:: EXTRACTED INFORMATION ::

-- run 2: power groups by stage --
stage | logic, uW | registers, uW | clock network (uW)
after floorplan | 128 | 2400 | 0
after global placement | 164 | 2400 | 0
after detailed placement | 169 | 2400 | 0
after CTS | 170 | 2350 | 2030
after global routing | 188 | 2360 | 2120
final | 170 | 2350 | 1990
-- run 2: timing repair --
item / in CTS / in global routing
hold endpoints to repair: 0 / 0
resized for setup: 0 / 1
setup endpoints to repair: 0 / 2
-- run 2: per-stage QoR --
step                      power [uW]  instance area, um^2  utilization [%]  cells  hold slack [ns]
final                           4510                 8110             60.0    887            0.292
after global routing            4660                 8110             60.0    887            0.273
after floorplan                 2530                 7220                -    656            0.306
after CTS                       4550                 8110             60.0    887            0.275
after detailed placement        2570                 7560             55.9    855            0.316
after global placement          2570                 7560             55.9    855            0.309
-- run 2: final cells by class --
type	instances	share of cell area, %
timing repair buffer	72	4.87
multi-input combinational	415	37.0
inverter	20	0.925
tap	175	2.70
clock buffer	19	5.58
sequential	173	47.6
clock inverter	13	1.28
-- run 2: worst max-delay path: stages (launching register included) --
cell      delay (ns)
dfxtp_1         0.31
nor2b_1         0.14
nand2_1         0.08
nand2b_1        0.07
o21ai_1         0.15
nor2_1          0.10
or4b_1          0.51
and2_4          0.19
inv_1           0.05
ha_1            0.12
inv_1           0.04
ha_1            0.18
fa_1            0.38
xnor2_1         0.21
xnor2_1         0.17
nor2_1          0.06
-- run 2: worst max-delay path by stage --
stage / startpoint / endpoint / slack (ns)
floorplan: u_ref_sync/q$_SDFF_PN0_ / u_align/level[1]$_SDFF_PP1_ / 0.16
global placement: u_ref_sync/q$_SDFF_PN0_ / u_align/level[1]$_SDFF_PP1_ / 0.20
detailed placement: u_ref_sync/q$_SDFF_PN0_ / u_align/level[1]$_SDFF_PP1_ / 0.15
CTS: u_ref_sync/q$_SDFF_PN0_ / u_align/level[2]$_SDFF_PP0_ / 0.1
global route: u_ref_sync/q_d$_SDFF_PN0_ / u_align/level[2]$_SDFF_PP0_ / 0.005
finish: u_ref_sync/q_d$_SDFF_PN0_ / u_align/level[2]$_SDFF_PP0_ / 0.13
[config.mk]
export PLATFORM = sky130hd
export DESIGN_NAME = wwdc_top
export DESIGN_NICKNAME = d
export VERILOG_FILES = /design/src/logic/wwdc_pkg.sv /design/src/logic/wwdc_top.sv
export SDC_FILE = /design/constraint.sdc
export NUM_CORES = 1
export LEC_CHECK = 0
export ABC_AREA = 1
export BUFFER_PORTS_ARGS = -buffer_cell sky130_fd_sc_hd__buf_4
export CORE_MARGIN = 1
export CORE_UTILIZATION = 40
export DETAILED_ROUTE_END_ITERATION = 8
export GPL_ROUTABILITY_DRIVEN = 0
export PLACE_DENSITY = 0.6
export SYNTH_ARGS = -nofsm -noshare
export SYNTH_HDL_FRONTEND = slang
export SYNTH_SLANG_ARGS = --single-unit
[constraint.sdc]
create_clock -name pclk -period 3.9 [get_ports pclk]
set_clock_uncertainty 0.15 [all_clocks]
set_input_delay 0.975 -clock pclk [delete_from_list [all_inputs] [get_ports pclk]]
set_output_delay 0.975 -clock pclk [all_outputs]
set_load 0.005 [all_outputs]
[src/shared/obc_pkg.sv]
// Purpose: constants and carriers for the configuration byte decoder
// Assumes: two 8-bit configuration bytes, erased value all ones
// Notes:   offsets are byte addresses on the register bus
package obc_pkg;
  localparam int          DATA_W         = 32;
  localparam int          ADDR_W         = 8;
  // register byte offsets
  localparam logic [7:0]  OFS_CTRL       = 8'h00;
  localparam logic [7:0]  OFS_STATUS     = 8'h04;
  localparam logic [7:0]  OFS_DECODED    = 8'h08;
  localparam logic [7:0]  OFS_PROG_DATA  = 8'h0C;
  localparam logic [7:0]  OFS_RESET_CNT  = 8'h10;
  // control bits
  localparam int          CTRL_PROG_MODE = 0;
  localparam int          CTRL_WRITE     = 1;
  localparam int          CTRL_ERASE     = 2;
  // erased content and shipped content
  localparam logic [7:0]  ERASED_BYTE    = 8'hFF;
  localparam logic [7:0]  SHIP_BYTE0     = 8'hE7;
  localparam logic [7:0]  SHIP_BYTE1     = 8'hEF;
  // byte 0 field positions
  localparam int          B0_HALT_RST    = 7;
  localparam int          B0_WDG_TYPE    = 6;
  localparam int          B0_VD_HI       = 4;
  localparam int          B0_VD_LO       = 3;
  localparam int          B0_PKG_LO      = 1;
  localparam int          B0_ROP_N       = 0;
  // byte 1 field positions
  localparam int          B1_PKG_HI      = 7;
  localparam int          B1_RST_LEN     = 6;
  localparam int          B1_CLK_HI      = 5;
  localparam int          B1_CLK_LO      = 4;
  localparam int          B1_RNG_HI      = 3;
  localparam int          B1_RNG_LO      = 1;
  localparam int          B1_PLL_OFF     = 0;
  // voltage detect encodings
  localparam logic [1:0]  VD_OFF         = 2'h3;
  // clock source and oscillator range encodings
  localparam logic [1:0]  CLK_RESONATOR  = 2'h0;
  localparam logic [1:0]  CLK_RESERVED   = 2'h1;
  localparam logic [1:0]  CLK_RC         = 2'h2;
  localparam logic [1:0]  CLK_EXTERNAL   = 2'h3;
  localparam logic [2:0]  RANGE_MP       = 3'h1;
  // reset phase lengths in cpu cycles
  localparam logic [12:0] RST_LONG       = 13'h1000;
  localparam logic [12:0] RST_SHORT      = 13'h0100;
  // memory erase walk
  localparam int          MEM_DEPTH      = 16;

  typedef struct packed {
    logic        halt_watchdog_reset_sel;
    logic        watchdog_type_sel;
    logic [1:0]  voltage_detect_threshold;
    logic        low_supply_detector;
    logic        auxiliary_supply_detector;
    logic        package_sel_lo;
    logic        package_sel_hi;
    logic        readout_protect_n;
    logic        reset_phase_length_sel;
    logic [1:0]  clock_source_type;
    logic [2:0]  oscillator_freq_range;
    logic        freq_doubler_disable;
    logic [12:0] reset_cycles;
  } obc_cfg_t;

  typedef struct packed {
    logic        range_low_power;
    logic        range_medium_power;
    logic        range_medium_speed;
    logic        range_high_speed;
  } obc_range_t;
endpackage : obc_pkg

:::

Among the lines of the records, copy out each one that contains the word "endpoints".

## EXERCISE RESPONSE
hold endpoints to repair: 0 / 0
setup endpoints to repair: 0 / 2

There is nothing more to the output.